=== Your assignment ===
Starting with the first line and ending with the last, transcribe the data exactly.

=== Input records ===
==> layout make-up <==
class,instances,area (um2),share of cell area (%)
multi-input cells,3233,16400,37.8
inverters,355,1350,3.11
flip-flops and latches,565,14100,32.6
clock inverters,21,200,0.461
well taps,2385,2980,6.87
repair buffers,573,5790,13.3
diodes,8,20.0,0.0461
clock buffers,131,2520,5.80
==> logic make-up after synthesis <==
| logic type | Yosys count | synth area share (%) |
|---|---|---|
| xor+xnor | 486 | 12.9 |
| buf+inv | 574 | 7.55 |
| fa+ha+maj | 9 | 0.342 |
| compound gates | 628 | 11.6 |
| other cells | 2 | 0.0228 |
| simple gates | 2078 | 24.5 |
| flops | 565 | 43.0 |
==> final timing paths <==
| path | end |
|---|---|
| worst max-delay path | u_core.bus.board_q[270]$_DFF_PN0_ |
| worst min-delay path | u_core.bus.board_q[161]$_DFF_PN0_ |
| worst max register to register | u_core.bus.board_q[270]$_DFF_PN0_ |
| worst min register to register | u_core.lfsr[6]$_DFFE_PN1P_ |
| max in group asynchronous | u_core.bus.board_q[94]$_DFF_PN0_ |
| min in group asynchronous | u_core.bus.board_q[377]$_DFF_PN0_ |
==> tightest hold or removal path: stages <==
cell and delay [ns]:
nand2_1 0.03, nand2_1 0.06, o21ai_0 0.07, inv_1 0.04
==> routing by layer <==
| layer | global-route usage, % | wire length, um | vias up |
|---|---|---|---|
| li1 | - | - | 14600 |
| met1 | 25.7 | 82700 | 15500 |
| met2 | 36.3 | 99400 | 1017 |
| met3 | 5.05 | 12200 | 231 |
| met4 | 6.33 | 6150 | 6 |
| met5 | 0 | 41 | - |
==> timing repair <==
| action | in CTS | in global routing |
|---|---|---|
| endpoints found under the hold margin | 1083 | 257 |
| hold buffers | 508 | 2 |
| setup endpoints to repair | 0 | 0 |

=== Response ===
==> layout make-up <==
class,instances,area (um2),share of cell area (%)
multi-input cells,3233,16400,37.8
inverters,355,1350,3.11
flip-flops and latches,565,14100,32.6
clock inverters,21,200,0.461
well taps,2385,2980,6.87
repair buffers,573,5790,13.3
diodes,8,20.0,0.0461
clock buffers,131,2520,5.80
==> logic make-up after synthesis <==
| logic type | Yosys count | synth area share (%) |
|---|---|---|
| xor+xnor | 486 | 12.9 |
| buf+inv | 574 | 7.55 |
| fa+ha+maj | 9 | 0.342 |
| compound gates | 628 | 11.6 |
| other cells | 2 | 0.0228 |
| simple gates | 2078 | 24.5 |
| flops | 565 | 43.0 |
==> final timing paths <==
| path | end |
|---|---|
| worst max-delay path | u_core.bus.board_q[270]$_DFF_PN0_ |
| worst min-delay path | u_core.bus.board_q[161]$_DFF_PN0_ |
| worst max register to register | u_core.bus.board_q[270]$_DFF_PN0_ |
| worst min register to register | u_core.lfsr[6]$_DFFE_PN1P_ |
| max in group asynchronous | u_core.bus.board_q[94]$_DFF_PN0_ |
| min in group asynchronous | u_core.bus.board_q[377]$_DFF_PN0_ |
==> tightest hold or removal path: stages <==
cell and delay [ns]:
nand2_1 0.03, nand2_1 0.06, o21ai_0 0.07, inv_1 0.04
==> routing by layer <==
| layer | global-route usage, % | wire length, um | vias up |
|---|---|---|---|
| li1 | - | - | 14600 |
| met1 | 25.7 | 82700 | 15500 |
| met2 | 36.3 | 99400 | 1017 |
| met3 | 5.05 | 12200 | 231 |
| met4 | 6.33 | 6150 | 6 |
| met5 | 0 | 41 | - |
==> timing repair <==
| action | in CTS | in global routing |
|---|---|---|
| endpoints found under the hold margin | 1083 | 257 |
| hold buffers | 508 | 2 |
| setup endpoints to repair | 0 | 0 |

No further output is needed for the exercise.